<file path="src/design/lfi_pkg.sv">
// lfi_pkg: constants and carrier types for the led fault interrupt enable and
// supply fault status register block.
// assumes: one 100 MHz system clock; registers are reached through the
// register port of the serial bus slave that sits in front of this block.
package lfi_pkg;

    // register port geometry
    localparam int ADDR_W = 8;   // register offset width
    localparam int DATA_W = 16;  // register data width

    // register offsets
    localparam logic [ADDR_W-1:0] OFS_ENABLES = 8'h0c;  // led_fault_irq_enables
    localparam logic [ADDR_W-1:0] OFS_SUPPLY  = 8'h0e;  // supply_fault_flags

    // reset images
    localparam logic [DATA_W-1:0] ENABLES_RESET = 16'h00aa;
    localparam logic [DATA_W-1:0] SUPPLY_RESET  = 16'h0000;
    localparam logic [7:0]        RSVD_RESET    = 8'h00;

    // enable register layout: four 2-bit fields, index k at bits 2k+1:2k
    localparam int N_ENABLES  = 4;
    localparam int FIELD_W    = 2;
    localparam int EN_GLOBAL  = 3;   // bits 7-6
    localparam int EN_TIMEOUT = 2;   // bits 5-4, serial bus timeout
    localparam int EN_BADSTR  = 1;   // bits 3-2, bad string configuration
    localparam int EN_LEDFLT  = 0;   // bits 1-0, led open or short
    localparam int RSVD_LSB   = 8;   // reserved byte 15-8
    localparam int RSVD_MSB   = 15;
    localparam logic [N_ENABLES-1:0] EN_RESET = 4'hf;

    // enable field encodings
    localparam logic [FIELD_W-1:0] RD_OFF = 2'h0;  // reads while disabled
    localparam logic [FIELD_W-1:0] RD_ON  = 2'h2;  // reads while enabled
    localparam logic [FIELD_W-1:0] WR_OFF = 2'h1;  // write to disable
    localparam logic [FIELD_W-1:0] WR_ON  = 2'h3;  // write to enable

    // supply fault layout: fault k has status at 2k+1 and clear at 2k
    // k: 7 crc, 6 sync loss, 5 pump, 4 pump cap, 3 overcurrent,
    //    2 core undervoltage, 1 input overvoltage, 0 input undervoltage
    localparam int N_SUPPLY = 8;

    // one register request from the serial bus slave
    typedef struct packed {
        logic              wr;     // one-cycle write strobe
        logic              rd;     // one-cycle read strobe
        logic [ADDR_W-1:0] addr;   // register offset
        logic [DATA_W-1:0] wdata;  // write data
    } lfi_reg_req_t;

    // led-side fault levels, already latched by their detectors
    typedef struct packed {
        logic timeout;     // serial bus timeout
        logic bad_string;  // invalid string configuration
        logic led_fault;   // led open, internal short, short to ground
    } lfi_led_faults_t;

endpackage : lfi_pkg

</file>
<file path="src/design/lfi_sync.sv">
// lfi_sync: two-flop synchroniser for a vector of unrelated levels.
// assumes: each bit is an independent level from outside the clock domain;
// no bit is sampled before the second stage.
`timescale 1ns/10ps
module lfi_sync #(
    parameter int WIDTH = 8  // number of levels
) (
    // clock and reset
    input  wire logic             clk_sys_i,
    input  wire logic             sys_rst_i,
    input  wire logic             ce_i,
    // levels
    input  wire logic [WIDTH-1:0] async_i,
    output logic      [WIDTH-1:0] sync_o
);
    // an empty vector has nothing to carry; refused at elaboration
    if (WIDTH < 1) begin : g_bad_width
        $error("lfi_sync: WIDTH must be at least 1");
    end

    logic [WIDTH-1:0] stage1;       // metastable stage, read by stage2 only
    logic [WIDTH-1:0] stage2;       // settled stage
    logic [WIDTH-1:0] next_stage1;
    logic [WIDTH-1:0] next_stage2;

    // next values: shift only while the clock enable is high
    always_comb begin
        next_stage1 = ce_i ? async_i : stage1;
        next_stage2 = ce_i ? stage1  : stage2;
    end

    // registers
    always_ff @(posedge clk_sys_i or posedge sys_rst_i) begin
        if (sys_rst_i) begin
            stage1 <= '0;
            stage2 <= '0;
        end else begin
            stage1 <= next_stage1;
            stage2 <= next_stage2;
        end
    end

    assign sync_o = stage2;

endmodule : lfi_sync

</file>
<file path="src/design/lfi_regs.sv">
// lfi_regs: led fault interrupt enables, supply fault flags, interrupt output.
// assumes: register requests come from the serial bus slave on the same clock;
// supply fault levels come from analog detectors and are synchronised here.
`timescale 1ns/10ps
module lfi_regs #(
    parameter int NUM_SUPPLY = lfi_pkg::N_SUPPLY  // supply fault count
) (
    // clock, reset, enable
    input  wire logic                         clk_sys_i,
    input  wire logic                         sys_rst_i,
    input  wire logic                         ce_i,
    // register port from the serial bus slave
    input  wire lfi_pkg::lfi_reg_req_t        reg_req_i,
    output logic      [lfi_pkg::DATA_W-1:0]   reg_rdata_o,
    // fault inputs
    input  wire logic [NUM_SUPPLY-1:0]        supply_fault_i,
    input  wire lfi_pkg::lfi_led_faults_t     led_faults_i,
    // interrupt to the pin driver
    output logic                              irq_o
);
    import lfi_pkg::*;

    // the register layout holds exactly eight pairs in sixteen bits; refused at elaboration
    if (NUM_SUPPLY != N_SUPPLY) begin : g_bad_count
        $error("lfi_regs: NUM_SUPPLY must be 8");
    end

    // state
    logic [N_ENABLES-1:0]  en_q;          // enabled state per field
    logic [7:0]            rsvd_q;        // reserved byte, plain storage
    logic [NUM_SUPPLY-1:0] flag_q;        // latched supply faults
    logic [DATA_W-1:0]     rdata_q;       // read data register
    logic                  irq_q;         // interrupt level
    logic [N_ENABLES-1:0]  next_en;
    logic [7:0]            next_rsvd;
    logic [NUM_SUPPLY-1:0] next_flag;
    logic [DATA_W-1:0]     next_rdata;
    logic                  next_irq;

    // decoded accesses
    logic                  wr_en_reg;     // write to the enable register
    logic                  wr_sup_reg;    // write to the supply register
    logic [NUM_SUPPLY-1:0] fault_sync;    // synchronised fault levels
    logic [DATA_W-1:0]     en_image;      // enable register read image
    logic [DATA_W-1:0]     sup_image;     // supply register read image
    logic [NUM_SUPPLY-1:0] ack_hit;       // status and clear both written
    logic [N_ENABLES-1:0]  led_src;       // led-side faults per enable field
    logic                  led_pending;   // an enabled led-side fault

    // detector outputs are asynchronous to the register clock
    lfi_sync #(
        .WIDTH (NUM_SUPPLY)
    ) u_sync (
        .clk_sys_i (clk_sys_i),
        .sys_rst_i (sys_rst_i),
        .ce_i      (ce_i),
        .async_i   (supply_fault_i),
        .sync_o    (fault_sync)
    );

    // address decode; unmapped writes are dropped
    assign wr_en_reg  = reg_req_i.wr && (reg_req_i.addr == OFS_ENABLES);
    assign wr_sup_reg = reg_req_i.wr && (reg_req_i.addr == OFS_SUPPLY);

    // led-side faults lined up with their enable fields; global has none
    assign led_src = {1'b0, led_faults_i.timeout, led_faults_i.bad_string,
                      led_faults_i.led_fault};

    // per field: read image and write decode
    genvar k;
    generate
        for (k = 0; k < N_ENABLES; k++) begin : g_en
            // enabled field reads 2h, disabled reads 0h, never the written code
            assign en_image[FIELD_W*k +: FIELD_W] = en_q[k] ? RD_ON : RD_OFF;
            always_comb begin
                next_en[k] = en_q[k];
                // only 1h and 3h act; 0h and 2h leave the state alone
                if (ce_i && wr_en_reg) begin
                    if (reg_req_i.wdata[FIELD_W*k +: FIELD_W] == WR_OFF) begin
                        next_en[k] = 1'b0;
                    end else if (reg_req_i.wdata[FIELD_W*k +: FIELD_W] == WR_ON) begin
                        next_en[k] = 1'b1;
                    end
                end
            end
        end
    endgenerate
    assign en_image[RSVD_MSB:RSVD_LSB] = rsvd_q;

    // per supply fault: read image, acknowledge and latch
    generate
        for (k = 0; k < NUM_SUPPLY; k++) begin : g_sup
            assign sup_image[2*k+1] = flag_q[k];
            // clear bits do not store: they only qualify an acknowledge
            assign sup_image[2*k]   = 1'b0;
            assign ack_hit[k] = wr_sup_reg && reg_req_i.wdata[2*k+1]
                                && reg_req_i.wdata[2*k];
            always_comb begin
                next_flag[k] = flag_q[k];
                if (ce_i) begin
                    // a fault still present wins over the acknowledge
                    if (fault_sync[k]) begin
                        next_flag[k] = 1'b1;
                    end else if (ack_hit[k]) begin
                        next_flag[k] = 1'b0;
                    end
                end
            end
        end
    endgenerate

    // reserved byte keeps whatever was written
    always_comb begin
        next_rsvd = rsvd_q;
        if (ce_i && wr_en_reg) begin
            next_rsvd = reg_req_i.wdata[RSVD_MSB:RSVD_LSB];
        end
    end

    // read data: loaded on a read strobe, zero for an unmapped offset
    always_comb begin
        next_rdata = rdata_q;
        if (ce_i && reg_req_i.rd) begin
            unique case (reg_req_i.addr)
                OFS_ENABLES: next_rdata = en_image;
                OFS_SUPPLY:  next_rdata = sup_image;
                default:     next_rdata = '0;
            endcase
        end
    end

    // interrupt: supply faults have no field here, so they count as enabled;
    // the level drops with the flag it came from, clearing the pin too
    assign led_pending = |(led_src & en_q);
    always_comb begin
        next_irq = irq_q;
        if (ce_i) begin
            next_irq = en_q[EN_GLOBAL] && (led_pending || (|flag_q));
        end
    end

    // registers: enable and reserved reset values come from the package; flags, read data and interrupt reset to zero
    always_ff @(posedge clk_sys_i or posedge sys_rst_i) begin
        if (sys_rst_i) begin
            en_q    <= EN_RESET;
            rsvd_q  <= RSVD_RESET;
            flag_q  <= '0;
            rdata_q <= '0;
            irq_q   <= 1'b0;
        end else begin
            en_q    <= next_en;
            rsvd_q  <= next_rsvd;
            flag_q  <= next_flag;
            rdata_q <= next_rdata;
            irq_q   <= next_irq;
        end
    end

    assign reg_rdata_o = rdata_q;
    assign irq_o       = irq_q;
endmodule : lfi_regs

</file>
### config.mk
export PLATFORM = sky130hd
export DESIGN_NAME = lcd_reset_power_mode_control_flat
export DESIGN_NICKNAME = d
export VERILOG_FILES = /design/src/core/lcd_pwr_pkg.sv /design/src/core/lcd_host_if.sv /design/src/core/lcd_reset_power_mode_control.sv /design/src/flat_wrapper.sv
export SDC_FILE = /design/constraint.sdc
export NUM_CORES = 1
export LEC_CHECK = 0
export BUFFER_PORTS_ARGS = -buffer_cell sky130_fd_sc_hd__buf_2
export CELL_PAD_IN_SITES_DETAIL_PLACEMENT = 1
export CELL_PAD_IN_SITES_GLOBAL_PLACEMENT = 1
export CORE_MARGIN = 2
export CORE_UTILIZATION = 41
export DETAILED_ROUTE_END_ITERATION = 16
export PLACE_DENSITY = 0.79
export SLEW_MARGIN = 30
export SYNTH_ARGS = -nofsm -noshare
export SYNTH_HDL_FRONTEND = slang
export SYNTH_SLANG_ARGS = --single-unit
### constraint.sdc
create_clock -name I_CLK -period 2.1 [get_ports I_CLK]
set_clock_uncertainty 0.05 [all_clocks]
set_input_delay 0 -clock I_CLK [delete_from_list [all_inputs] [get_ports I_CLK]]
set_output_delay 0 -clock I_CLK [all_outputs]
set_load 0.01 [all_outputs]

YOUR INSTRUCTIONS:
Return each line from the material that includes the string "parameter".

OUTPUT FOR THIS TASK:
    parameter int WIDTH = 8  // number of levels
    parameter int NUM_SUPPLY = lfi_pkg::N_SUPPLY  // supply fault count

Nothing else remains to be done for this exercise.